** GIVEN RECORDS follows **

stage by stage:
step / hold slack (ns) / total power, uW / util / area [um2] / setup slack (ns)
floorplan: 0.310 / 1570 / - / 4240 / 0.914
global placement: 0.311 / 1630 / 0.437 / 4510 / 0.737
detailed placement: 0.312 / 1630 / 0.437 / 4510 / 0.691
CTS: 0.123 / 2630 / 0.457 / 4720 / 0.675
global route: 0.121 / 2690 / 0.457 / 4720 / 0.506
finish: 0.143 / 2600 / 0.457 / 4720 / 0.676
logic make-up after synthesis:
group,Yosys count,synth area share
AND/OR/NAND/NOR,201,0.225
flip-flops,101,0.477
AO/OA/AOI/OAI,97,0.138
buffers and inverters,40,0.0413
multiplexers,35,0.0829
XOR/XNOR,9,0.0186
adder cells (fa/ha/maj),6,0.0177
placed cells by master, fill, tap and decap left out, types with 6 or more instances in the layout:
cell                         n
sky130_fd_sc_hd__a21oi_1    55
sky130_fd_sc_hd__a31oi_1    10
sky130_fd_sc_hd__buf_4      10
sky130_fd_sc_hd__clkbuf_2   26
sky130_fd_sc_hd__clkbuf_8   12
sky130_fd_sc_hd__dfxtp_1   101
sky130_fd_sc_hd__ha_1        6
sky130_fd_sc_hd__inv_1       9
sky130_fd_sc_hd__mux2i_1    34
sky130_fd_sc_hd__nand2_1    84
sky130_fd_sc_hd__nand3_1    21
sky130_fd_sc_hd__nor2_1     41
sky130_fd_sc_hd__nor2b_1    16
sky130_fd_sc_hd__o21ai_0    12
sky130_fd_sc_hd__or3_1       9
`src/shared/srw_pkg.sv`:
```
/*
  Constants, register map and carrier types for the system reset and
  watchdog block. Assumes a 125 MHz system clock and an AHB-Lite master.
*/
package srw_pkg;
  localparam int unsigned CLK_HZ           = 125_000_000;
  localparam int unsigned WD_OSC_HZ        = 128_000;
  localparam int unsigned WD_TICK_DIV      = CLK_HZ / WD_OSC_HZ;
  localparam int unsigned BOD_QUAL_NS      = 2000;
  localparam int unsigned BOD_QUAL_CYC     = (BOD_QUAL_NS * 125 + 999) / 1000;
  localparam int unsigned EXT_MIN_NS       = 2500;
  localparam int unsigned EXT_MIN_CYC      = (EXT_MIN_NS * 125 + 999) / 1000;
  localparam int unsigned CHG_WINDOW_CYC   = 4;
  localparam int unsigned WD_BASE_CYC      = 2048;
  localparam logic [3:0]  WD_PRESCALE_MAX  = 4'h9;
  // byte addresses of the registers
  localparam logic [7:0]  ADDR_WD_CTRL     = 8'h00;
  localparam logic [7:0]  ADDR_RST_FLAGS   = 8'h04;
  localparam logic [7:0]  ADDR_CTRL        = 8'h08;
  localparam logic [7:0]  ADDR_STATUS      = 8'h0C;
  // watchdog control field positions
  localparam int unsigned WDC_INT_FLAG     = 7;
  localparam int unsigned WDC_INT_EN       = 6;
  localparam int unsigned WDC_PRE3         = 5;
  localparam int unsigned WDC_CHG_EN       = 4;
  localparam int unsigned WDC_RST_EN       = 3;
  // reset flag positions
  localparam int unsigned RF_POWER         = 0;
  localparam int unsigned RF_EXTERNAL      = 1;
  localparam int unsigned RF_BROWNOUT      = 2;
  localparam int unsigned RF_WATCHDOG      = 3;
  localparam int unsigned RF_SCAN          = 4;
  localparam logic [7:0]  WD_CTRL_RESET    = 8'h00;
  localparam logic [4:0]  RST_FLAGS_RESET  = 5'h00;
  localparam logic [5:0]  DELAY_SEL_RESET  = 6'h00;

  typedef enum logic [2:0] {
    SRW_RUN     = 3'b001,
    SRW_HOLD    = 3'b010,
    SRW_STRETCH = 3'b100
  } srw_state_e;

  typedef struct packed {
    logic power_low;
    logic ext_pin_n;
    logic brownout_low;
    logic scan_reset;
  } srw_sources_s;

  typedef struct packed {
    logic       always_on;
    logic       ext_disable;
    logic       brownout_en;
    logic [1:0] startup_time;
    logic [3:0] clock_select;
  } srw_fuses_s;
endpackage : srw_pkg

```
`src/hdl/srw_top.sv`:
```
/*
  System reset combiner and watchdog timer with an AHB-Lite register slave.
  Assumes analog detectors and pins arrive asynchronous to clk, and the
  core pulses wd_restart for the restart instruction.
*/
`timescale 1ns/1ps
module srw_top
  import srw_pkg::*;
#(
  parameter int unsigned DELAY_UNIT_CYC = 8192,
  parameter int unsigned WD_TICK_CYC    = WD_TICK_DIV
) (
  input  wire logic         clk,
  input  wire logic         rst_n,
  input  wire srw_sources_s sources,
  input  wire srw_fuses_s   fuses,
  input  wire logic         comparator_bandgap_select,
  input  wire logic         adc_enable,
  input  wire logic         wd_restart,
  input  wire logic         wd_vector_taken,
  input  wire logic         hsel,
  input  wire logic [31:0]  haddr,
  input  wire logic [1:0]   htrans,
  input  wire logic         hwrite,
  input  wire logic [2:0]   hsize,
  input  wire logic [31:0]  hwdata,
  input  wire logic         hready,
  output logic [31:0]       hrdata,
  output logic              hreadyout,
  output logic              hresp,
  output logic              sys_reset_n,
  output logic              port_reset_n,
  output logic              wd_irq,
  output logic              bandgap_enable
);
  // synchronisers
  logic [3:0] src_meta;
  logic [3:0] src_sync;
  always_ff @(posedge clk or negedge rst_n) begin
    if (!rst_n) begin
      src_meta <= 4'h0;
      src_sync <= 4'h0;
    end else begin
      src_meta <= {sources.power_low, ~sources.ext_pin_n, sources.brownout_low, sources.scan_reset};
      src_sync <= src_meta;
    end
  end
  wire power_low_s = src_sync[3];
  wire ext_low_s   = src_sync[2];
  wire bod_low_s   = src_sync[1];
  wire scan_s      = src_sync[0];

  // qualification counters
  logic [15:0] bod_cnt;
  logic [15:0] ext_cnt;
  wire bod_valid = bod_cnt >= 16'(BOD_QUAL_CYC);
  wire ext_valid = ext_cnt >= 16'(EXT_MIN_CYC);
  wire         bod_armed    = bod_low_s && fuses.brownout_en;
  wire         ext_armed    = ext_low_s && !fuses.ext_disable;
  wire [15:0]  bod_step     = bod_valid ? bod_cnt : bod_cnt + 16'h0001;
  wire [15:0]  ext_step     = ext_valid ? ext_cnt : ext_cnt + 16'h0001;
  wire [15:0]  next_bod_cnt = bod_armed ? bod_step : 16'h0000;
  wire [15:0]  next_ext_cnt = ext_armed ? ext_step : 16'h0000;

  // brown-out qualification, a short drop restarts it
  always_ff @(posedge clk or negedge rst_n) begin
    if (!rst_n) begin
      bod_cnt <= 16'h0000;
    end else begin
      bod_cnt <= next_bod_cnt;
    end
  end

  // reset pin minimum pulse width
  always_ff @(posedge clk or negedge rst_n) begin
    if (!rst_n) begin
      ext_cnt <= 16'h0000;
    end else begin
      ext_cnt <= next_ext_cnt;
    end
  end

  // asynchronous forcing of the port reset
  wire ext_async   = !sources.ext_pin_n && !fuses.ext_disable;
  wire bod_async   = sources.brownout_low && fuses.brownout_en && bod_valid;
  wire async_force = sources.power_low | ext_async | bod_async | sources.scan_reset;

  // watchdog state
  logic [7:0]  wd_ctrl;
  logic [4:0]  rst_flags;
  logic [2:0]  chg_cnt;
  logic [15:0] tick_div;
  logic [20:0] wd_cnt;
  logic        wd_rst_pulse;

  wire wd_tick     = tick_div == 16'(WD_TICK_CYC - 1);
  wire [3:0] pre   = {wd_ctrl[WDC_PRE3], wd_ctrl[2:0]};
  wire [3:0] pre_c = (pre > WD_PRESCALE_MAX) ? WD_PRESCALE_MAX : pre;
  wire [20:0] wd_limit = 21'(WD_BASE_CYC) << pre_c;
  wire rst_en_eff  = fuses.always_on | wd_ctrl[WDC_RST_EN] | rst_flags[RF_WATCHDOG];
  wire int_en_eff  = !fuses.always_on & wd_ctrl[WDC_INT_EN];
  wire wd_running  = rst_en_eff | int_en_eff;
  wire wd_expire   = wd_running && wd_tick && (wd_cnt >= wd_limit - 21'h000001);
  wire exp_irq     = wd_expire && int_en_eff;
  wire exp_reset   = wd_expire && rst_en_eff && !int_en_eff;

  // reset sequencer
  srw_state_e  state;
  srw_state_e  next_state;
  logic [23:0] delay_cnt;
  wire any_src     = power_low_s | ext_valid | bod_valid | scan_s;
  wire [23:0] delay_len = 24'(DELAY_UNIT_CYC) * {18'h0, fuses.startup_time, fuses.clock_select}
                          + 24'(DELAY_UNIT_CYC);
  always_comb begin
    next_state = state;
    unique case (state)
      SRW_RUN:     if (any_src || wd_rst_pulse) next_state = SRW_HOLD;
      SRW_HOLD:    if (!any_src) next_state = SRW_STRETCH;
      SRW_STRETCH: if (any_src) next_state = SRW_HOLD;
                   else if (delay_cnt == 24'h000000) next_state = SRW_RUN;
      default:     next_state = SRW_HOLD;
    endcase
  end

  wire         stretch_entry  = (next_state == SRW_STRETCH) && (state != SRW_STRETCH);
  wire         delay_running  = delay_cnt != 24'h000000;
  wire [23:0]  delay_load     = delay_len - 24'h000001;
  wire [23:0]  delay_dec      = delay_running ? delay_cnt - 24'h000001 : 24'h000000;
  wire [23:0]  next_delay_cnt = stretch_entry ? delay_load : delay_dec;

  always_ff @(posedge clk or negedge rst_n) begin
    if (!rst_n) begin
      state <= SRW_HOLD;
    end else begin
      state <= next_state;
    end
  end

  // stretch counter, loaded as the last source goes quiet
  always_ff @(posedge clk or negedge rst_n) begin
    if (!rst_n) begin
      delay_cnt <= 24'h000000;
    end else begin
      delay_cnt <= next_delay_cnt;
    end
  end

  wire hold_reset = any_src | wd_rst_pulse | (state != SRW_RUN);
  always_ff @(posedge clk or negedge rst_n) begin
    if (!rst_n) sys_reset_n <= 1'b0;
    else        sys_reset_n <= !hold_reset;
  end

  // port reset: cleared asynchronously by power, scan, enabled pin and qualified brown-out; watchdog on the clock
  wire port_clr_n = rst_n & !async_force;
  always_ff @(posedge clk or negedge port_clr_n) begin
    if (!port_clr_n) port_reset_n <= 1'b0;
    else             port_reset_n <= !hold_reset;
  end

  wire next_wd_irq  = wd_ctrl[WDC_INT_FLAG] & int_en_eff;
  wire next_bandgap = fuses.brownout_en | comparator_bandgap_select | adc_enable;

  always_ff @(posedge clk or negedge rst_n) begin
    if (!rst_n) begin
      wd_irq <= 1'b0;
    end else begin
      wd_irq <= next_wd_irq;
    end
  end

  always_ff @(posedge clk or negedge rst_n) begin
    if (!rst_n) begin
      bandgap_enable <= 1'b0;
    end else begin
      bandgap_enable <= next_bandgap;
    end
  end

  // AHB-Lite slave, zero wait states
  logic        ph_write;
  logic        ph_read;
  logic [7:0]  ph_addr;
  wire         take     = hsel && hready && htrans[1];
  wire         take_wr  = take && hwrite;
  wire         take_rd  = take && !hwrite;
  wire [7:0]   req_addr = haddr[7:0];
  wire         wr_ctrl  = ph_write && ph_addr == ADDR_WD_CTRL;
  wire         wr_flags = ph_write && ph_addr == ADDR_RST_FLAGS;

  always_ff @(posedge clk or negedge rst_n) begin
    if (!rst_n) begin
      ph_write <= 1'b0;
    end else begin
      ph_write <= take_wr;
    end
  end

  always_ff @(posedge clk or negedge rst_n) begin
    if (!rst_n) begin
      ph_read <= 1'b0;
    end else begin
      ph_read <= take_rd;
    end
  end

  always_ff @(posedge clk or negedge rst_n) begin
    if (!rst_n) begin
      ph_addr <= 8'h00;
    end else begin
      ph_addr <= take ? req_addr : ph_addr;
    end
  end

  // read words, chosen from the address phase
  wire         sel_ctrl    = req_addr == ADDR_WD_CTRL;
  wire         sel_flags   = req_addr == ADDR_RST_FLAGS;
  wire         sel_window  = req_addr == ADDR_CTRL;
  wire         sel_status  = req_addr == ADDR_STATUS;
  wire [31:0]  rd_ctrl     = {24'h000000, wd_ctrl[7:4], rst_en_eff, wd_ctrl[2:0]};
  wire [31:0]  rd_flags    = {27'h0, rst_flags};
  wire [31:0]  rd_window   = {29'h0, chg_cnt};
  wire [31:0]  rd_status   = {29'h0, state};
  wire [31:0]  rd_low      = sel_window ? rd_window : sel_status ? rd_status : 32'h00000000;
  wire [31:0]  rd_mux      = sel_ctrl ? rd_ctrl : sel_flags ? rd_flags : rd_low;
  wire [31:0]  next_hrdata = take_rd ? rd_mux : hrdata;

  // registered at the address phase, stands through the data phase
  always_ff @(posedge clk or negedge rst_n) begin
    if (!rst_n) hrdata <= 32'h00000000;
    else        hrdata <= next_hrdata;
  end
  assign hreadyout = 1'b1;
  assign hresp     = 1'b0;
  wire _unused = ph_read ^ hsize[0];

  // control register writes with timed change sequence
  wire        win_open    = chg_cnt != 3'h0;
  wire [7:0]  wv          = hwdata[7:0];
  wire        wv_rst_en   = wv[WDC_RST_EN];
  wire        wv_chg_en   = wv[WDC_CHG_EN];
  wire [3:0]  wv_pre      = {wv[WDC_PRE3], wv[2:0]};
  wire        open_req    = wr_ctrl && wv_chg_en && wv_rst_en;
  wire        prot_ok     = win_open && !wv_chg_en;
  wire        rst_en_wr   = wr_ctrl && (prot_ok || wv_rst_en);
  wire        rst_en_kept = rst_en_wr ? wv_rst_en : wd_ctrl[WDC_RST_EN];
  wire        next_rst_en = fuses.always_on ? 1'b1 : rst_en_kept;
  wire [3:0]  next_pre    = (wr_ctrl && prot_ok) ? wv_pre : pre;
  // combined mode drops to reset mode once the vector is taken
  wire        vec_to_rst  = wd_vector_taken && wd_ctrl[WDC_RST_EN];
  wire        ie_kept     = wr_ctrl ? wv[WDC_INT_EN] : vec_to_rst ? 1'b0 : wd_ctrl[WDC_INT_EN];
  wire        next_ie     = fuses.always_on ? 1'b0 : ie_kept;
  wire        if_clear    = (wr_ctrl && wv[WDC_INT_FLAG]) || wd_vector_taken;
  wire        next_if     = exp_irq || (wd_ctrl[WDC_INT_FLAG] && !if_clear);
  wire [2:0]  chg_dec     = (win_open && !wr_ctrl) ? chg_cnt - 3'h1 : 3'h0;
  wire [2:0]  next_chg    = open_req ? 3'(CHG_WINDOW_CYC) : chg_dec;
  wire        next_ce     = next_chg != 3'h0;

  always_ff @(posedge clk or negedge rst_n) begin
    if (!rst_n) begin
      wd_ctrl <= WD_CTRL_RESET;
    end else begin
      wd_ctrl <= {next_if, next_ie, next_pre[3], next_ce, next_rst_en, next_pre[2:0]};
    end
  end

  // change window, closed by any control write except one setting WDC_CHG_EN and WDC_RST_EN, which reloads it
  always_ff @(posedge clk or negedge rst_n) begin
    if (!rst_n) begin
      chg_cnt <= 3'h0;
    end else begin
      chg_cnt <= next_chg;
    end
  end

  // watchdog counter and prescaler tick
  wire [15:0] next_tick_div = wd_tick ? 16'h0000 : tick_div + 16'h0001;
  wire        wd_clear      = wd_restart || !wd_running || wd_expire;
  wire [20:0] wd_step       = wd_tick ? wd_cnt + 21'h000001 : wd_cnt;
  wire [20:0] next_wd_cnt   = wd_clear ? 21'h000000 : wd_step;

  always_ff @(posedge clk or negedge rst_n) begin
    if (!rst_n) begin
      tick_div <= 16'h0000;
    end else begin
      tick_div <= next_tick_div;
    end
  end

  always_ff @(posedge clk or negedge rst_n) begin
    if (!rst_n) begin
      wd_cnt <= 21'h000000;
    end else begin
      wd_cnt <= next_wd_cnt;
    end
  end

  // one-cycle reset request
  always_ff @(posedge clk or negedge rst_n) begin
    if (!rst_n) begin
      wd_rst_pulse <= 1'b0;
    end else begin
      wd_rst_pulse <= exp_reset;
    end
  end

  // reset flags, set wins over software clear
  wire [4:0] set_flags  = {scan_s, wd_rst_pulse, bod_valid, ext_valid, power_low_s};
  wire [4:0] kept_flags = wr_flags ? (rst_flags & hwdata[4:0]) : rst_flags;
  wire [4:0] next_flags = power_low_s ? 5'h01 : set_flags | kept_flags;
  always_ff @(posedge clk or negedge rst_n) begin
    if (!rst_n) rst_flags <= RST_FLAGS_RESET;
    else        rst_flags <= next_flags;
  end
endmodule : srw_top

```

** End of GIVEN RECORDS **

WORK INSTRUCTION: Using the data above, report how many lines include the string "htrans" and add nothing to the number.

RESULT OF THE TASK: 2